**Task requirements:** Among the lines below, copy exactly those from the one with "export IMPL_fmax_mhz=411.3" through the one with "3_5_place_dp | req[0]", counting both ends.
- - -
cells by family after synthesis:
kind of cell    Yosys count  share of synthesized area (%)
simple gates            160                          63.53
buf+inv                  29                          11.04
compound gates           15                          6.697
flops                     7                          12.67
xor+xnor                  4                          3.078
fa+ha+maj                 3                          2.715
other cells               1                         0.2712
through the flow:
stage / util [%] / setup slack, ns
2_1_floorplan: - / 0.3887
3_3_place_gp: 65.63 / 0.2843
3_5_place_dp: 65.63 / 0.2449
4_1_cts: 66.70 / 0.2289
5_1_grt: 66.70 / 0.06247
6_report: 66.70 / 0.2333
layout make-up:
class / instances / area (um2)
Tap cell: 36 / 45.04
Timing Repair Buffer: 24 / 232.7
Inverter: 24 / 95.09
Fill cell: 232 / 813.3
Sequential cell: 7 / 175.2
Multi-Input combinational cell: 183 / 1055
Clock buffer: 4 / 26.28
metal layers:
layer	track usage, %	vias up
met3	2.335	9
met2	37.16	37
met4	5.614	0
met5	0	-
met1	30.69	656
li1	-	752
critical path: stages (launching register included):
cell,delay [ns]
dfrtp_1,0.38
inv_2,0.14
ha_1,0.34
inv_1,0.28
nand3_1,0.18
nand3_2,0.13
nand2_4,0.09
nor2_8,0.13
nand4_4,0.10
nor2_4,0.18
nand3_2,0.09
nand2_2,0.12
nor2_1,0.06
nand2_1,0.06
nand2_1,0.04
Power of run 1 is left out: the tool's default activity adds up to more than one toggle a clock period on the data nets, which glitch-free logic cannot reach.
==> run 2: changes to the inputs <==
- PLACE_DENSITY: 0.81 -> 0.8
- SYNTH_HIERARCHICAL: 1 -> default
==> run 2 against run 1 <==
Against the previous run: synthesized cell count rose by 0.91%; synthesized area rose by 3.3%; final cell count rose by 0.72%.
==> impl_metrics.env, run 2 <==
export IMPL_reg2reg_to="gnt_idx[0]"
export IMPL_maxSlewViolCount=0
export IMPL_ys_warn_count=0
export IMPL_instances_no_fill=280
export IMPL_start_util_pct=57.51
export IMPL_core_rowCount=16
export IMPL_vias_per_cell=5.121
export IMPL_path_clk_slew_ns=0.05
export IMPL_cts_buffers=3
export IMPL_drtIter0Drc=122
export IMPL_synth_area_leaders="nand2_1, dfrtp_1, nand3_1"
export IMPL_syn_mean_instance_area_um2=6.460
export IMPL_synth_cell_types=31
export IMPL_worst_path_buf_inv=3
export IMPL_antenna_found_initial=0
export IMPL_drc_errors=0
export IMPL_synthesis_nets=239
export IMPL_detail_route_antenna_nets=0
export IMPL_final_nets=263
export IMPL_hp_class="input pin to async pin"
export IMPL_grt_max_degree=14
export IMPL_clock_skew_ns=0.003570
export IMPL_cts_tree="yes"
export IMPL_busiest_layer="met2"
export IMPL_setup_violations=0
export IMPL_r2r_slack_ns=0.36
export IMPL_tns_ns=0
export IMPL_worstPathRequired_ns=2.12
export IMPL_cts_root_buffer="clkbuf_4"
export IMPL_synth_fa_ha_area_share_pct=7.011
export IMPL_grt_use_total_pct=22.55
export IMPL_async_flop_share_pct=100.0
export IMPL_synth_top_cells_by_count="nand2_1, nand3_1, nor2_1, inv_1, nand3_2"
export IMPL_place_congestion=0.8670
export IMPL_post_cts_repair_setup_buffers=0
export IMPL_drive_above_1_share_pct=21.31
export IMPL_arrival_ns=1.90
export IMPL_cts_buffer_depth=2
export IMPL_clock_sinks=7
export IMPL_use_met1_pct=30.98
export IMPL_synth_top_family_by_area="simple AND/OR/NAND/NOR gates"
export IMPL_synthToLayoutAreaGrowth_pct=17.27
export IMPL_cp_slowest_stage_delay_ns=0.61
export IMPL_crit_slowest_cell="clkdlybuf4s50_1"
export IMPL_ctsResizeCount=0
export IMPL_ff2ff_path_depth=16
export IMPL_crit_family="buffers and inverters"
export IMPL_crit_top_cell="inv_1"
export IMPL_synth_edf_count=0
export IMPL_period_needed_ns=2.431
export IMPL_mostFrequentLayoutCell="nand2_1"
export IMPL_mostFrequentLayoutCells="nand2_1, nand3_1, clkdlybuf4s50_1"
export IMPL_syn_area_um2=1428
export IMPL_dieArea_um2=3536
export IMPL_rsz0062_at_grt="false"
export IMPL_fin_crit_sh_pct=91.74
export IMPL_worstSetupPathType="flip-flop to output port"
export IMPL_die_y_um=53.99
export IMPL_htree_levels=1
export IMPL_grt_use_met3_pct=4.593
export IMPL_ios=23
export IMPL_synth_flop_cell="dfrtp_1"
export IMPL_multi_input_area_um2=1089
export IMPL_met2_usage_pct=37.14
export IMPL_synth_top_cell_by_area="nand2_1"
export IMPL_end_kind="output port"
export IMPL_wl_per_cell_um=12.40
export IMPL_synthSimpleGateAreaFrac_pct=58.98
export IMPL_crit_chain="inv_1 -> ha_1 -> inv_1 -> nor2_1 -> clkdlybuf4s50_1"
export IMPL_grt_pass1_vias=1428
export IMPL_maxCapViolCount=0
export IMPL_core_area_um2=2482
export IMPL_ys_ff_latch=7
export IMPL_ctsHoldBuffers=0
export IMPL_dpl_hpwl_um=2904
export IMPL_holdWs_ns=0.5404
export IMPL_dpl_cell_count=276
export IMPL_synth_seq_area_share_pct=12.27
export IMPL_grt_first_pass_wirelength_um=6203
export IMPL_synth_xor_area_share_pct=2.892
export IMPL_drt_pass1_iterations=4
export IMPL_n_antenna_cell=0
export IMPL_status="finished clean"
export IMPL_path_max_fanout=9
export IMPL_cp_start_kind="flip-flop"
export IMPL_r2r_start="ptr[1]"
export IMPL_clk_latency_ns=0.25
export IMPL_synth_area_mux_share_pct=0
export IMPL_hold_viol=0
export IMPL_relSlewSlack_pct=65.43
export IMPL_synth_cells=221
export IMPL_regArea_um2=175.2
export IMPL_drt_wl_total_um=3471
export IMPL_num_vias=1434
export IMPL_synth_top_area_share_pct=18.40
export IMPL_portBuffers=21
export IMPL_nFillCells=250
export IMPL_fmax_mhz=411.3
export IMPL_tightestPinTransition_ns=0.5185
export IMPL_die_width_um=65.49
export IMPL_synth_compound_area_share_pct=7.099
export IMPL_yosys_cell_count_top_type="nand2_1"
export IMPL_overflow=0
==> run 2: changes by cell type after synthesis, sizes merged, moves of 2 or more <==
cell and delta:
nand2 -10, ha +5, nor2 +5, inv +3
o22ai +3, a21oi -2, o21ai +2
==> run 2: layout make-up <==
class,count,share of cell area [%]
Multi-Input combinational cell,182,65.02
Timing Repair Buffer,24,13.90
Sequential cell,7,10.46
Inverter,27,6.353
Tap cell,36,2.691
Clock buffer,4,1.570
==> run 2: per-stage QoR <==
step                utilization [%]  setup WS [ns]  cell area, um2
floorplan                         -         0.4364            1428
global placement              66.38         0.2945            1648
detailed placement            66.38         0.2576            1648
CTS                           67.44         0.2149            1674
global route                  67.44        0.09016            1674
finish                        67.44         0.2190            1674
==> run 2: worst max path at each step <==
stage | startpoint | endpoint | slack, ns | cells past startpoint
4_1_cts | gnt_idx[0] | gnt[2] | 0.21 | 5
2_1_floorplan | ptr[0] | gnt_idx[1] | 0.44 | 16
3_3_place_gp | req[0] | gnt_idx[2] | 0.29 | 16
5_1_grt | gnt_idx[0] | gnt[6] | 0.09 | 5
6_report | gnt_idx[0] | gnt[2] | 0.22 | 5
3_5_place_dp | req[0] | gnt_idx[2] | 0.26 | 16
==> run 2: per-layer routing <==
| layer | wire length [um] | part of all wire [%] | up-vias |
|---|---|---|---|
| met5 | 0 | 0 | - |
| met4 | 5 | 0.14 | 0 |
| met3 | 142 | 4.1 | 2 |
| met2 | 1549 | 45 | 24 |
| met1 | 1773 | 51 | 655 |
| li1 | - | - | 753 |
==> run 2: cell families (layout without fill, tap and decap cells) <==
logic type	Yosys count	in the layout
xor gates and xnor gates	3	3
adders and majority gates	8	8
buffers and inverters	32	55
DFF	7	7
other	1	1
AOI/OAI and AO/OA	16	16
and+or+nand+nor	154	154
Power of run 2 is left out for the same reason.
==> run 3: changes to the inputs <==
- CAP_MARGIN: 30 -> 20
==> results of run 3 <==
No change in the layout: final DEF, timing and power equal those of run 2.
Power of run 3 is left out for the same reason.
- - -
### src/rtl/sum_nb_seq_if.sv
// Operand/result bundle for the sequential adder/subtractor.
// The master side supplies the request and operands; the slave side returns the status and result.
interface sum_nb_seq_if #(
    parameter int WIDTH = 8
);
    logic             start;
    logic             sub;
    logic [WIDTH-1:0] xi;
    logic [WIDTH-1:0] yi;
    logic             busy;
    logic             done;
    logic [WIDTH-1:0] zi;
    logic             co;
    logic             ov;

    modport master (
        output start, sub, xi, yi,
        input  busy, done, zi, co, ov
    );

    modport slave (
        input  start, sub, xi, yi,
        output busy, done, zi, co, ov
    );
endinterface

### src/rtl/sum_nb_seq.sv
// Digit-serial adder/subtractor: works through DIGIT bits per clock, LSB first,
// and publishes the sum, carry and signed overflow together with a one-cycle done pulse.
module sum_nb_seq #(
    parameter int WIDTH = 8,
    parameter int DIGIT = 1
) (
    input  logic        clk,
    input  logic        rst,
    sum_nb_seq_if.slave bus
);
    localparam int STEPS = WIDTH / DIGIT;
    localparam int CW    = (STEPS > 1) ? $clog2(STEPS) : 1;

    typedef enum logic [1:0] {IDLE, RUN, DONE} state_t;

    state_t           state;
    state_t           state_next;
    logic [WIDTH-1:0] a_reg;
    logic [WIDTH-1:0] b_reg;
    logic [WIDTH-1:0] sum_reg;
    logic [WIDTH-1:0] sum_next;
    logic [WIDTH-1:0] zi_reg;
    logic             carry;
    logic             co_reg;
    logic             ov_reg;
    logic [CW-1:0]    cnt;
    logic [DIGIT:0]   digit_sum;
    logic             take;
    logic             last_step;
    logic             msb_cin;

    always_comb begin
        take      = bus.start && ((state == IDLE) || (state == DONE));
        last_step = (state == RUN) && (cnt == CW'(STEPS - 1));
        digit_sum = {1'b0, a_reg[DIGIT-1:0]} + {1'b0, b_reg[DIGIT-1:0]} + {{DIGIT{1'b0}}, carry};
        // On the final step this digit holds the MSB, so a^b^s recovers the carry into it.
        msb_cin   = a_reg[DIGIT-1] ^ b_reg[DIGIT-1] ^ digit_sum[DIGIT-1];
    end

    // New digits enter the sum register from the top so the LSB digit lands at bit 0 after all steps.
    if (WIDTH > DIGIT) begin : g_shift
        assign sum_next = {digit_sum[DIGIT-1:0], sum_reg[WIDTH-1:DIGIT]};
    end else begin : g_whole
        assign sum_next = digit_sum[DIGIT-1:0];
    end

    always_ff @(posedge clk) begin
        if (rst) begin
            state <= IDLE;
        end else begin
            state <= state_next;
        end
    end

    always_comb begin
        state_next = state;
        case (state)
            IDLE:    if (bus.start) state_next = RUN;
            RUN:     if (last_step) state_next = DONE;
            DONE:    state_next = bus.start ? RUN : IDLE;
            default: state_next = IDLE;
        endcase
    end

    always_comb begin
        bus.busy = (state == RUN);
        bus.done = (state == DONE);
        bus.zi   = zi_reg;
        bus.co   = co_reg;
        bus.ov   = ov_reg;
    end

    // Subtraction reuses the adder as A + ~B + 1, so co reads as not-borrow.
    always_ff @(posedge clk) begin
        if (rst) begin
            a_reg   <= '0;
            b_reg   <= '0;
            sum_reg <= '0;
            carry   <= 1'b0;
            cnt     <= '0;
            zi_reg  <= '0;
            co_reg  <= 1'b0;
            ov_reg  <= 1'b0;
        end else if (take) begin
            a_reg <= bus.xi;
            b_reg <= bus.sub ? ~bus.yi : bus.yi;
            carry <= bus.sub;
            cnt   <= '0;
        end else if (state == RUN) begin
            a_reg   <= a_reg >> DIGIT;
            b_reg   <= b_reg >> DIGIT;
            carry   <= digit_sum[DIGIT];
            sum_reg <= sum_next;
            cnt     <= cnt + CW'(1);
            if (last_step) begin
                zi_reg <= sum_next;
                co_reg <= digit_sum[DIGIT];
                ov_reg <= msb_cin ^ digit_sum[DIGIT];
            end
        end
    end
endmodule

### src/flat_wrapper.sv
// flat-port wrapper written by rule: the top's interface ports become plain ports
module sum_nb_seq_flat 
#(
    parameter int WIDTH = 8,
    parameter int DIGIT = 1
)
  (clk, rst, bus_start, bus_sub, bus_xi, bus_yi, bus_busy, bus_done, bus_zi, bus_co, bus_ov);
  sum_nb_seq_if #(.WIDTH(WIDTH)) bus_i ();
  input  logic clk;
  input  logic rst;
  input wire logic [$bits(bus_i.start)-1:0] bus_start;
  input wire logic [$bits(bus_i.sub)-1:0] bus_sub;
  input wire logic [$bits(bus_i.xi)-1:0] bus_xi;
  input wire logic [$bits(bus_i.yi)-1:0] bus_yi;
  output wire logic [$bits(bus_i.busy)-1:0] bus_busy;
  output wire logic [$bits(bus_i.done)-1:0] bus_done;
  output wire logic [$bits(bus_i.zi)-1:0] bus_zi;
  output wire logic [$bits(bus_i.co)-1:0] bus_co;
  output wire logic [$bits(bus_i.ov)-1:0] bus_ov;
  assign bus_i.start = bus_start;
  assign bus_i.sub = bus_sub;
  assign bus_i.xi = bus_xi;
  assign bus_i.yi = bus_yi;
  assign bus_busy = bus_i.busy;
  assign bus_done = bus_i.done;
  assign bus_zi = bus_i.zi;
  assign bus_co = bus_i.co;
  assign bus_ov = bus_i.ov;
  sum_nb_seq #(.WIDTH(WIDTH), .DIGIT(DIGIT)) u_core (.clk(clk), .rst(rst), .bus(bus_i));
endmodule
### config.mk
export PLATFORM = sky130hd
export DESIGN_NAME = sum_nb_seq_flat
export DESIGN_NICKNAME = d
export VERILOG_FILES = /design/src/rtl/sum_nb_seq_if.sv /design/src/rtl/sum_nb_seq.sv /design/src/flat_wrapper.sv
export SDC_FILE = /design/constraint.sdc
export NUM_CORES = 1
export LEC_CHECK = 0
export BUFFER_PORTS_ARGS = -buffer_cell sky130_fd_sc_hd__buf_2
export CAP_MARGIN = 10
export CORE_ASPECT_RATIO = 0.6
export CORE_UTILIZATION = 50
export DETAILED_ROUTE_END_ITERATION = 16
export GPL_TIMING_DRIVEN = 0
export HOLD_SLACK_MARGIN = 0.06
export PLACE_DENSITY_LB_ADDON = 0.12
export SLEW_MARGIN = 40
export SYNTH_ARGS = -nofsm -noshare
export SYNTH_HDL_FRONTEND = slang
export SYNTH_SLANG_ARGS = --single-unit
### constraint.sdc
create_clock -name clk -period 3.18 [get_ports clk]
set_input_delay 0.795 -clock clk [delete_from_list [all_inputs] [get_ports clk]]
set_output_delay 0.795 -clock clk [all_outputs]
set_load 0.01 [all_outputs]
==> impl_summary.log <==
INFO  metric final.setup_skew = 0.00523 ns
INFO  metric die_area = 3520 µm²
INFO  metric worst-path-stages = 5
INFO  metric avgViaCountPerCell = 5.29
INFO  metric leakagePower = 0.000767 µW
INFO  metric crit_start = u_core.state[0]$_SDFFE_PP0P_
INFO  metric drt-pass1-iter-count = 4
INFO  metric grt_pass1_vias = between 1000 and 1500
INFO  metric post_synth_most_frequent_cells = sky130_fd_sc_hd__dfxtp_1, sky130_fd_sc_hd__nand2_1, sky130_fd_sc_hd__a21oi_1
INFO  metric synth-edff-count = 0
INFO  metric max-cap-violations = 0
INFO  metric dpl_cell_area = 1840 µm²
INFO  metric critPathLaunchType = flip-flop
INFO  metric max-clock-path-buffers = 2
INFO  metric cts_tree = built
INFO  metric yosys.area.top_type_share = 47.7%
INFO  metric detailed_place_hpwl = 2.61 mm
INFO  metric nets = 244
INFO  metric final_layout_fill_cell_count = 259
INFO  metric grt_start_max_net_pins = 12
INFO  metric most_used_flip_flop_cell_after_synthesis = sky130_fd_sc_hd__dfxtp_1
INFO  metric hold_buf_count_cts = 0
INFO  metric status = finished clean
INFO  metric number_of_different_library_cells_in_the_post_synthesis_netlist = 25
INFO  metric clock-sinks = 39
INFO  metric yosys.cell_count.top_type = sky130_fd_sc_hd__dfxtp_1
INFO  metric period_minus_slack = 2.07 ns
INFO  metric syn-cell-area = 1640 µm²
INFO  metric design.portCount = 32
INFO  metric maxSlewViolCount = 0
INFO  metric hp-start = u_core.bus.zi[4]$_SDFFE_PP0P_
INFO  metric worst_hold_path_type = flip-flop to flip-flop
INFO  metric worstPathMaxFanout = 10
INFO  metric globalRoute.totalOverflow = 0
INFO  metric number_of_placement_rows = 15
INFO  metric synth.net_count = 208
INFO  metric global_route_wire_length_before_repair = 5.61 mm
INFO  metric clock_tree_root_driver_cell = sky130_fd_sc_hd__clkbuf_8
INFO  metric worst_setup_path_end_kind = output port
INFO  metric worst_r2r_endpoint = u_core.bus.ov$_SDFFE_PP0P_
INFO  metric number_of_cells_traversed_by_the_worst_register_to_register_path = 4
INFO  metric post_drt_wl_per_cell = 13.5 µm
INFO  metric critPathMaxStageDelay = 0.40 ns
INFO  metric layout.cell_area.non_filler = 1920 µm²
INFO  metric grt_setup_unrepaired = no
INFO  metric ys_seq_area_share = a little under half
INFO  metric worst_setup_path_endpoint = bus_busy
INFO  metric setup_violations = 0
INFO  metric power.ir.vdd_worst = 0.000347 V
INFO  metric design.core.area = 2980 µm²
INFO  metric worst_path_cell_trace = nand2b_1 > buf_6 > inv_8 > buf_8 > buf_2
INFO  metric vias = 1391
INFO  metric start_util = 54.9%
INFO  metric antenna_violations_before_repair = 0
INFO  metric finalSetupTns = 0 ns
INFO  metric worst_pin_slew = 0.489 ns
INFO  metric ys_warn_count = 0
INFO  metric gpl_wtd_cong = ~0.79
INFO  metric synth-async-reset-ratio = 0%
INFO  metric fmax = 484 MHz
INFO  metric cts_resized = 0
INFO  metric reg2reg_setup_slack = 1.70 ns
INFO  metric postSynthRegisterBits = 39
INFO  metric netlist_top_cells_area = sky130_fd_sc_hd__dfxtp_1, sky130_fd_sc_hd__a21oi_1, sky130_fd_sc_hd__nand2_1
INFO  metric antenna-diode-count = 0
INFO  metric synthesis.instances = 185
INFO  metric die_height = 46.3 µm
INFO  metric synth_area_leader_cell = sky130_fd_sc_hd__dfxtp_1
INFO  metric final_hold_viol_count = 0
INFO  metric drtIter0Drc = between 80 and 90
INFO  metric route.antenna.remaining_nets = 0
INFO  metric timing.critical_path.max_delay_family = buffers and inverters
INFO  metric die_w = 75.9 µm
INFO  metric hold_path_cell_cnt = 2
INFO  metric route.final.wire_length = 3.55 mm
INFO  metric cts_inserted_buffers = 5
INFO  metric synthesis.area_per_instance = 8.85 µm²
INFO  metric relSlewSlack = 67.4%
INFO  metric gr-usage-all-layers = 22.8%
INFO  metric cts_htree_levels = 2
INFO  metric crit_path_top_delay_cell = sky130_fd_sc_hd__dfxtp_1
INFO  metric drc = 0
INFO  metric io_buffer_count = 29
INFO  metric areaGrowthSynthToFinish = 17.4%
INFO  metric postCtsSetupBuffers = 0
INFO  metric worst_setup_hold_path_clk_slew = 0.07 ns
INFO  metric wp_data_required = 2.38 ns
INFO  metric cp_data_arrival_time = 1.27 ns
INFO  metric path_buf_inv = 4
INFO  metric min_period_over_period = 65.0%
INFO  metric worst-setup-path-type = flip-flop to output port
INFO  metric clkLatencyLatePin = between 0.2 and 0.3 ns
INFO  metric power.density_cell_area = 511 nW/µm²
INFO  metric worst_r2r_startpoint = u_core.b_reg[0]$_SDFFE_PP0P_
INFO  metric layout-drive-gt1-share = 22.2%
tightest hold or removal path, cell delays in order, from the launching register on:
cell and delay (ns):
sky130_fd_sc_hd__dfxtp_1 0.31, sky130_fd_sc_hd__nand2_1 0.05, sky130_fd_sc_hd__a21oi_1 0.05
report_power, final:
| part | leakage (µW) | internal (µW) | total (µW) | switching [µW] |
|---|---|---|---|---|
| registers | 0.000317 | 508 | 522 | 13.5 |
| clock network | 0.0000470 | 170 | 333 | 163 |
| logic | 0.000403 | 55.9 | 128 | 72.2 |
- - -
**Solution for this problem:**
export IMPL_fmax_mhz=411.3
export IMPL_tightestPinTransition_ns=0.5185
export IMPL_die_width_um=65.49
export IMPL_synth_compound_area_share_pct=7.099
export IMPL_yosys_cell_count_top_type="nand2_1"
export IMPL_overflow=0
==> run 2: changes by cell type after synthesis, sizes merged, moves of 2 or more <==
cell and delta:
nand2 -10, ha +5, nor2 +5, inv +3
o22ai +3, a21oi -2, o21ai +2
==> run 2: layout make-up <==
class,count,share of cell area [%]
Multi-Input combinational cell,182,65.02
Timing Repair Buffer,24,13.90
Sequential cell,7,10.46
Inverter,27,6.353
Tap cell,36,2.691
Clock buffer,4,1.570
==> run 2: per-stage QoR <==
step                utilization [%]  setup WS [ns]  cell area, um2
floorplan                         -         0.4364            1428
global placement              66.38         0.2945            1648
detailed placement            66.38         0.2576            1648
CTS                           67.44         0.2149            1674
global route                  67.44        0.09016            1674
finish                        67.44         0.2190            1674
==> run 2: worst max path at each step <==
stage | startpoint | endpoint | slack, ns | cells past startpoint
4_1_cts | gnt_idx[0] | gnt[2] | 0.21 | 5
2_1_floorplan | ptr[0] | gnt_idx[1] | 0.44 | 16
3_3_place_gp | req[0] | gnt_idx[2] | 0.29 | 16
5_1_grt | gnt_idx[0] | gnt[6] | 0.09 | 5
6_report | gnt_idx[0] | gnt[2] | 0.22 | 5
3_5_place_dp | req[0] | gnt_idx[2] | 0.26 | 16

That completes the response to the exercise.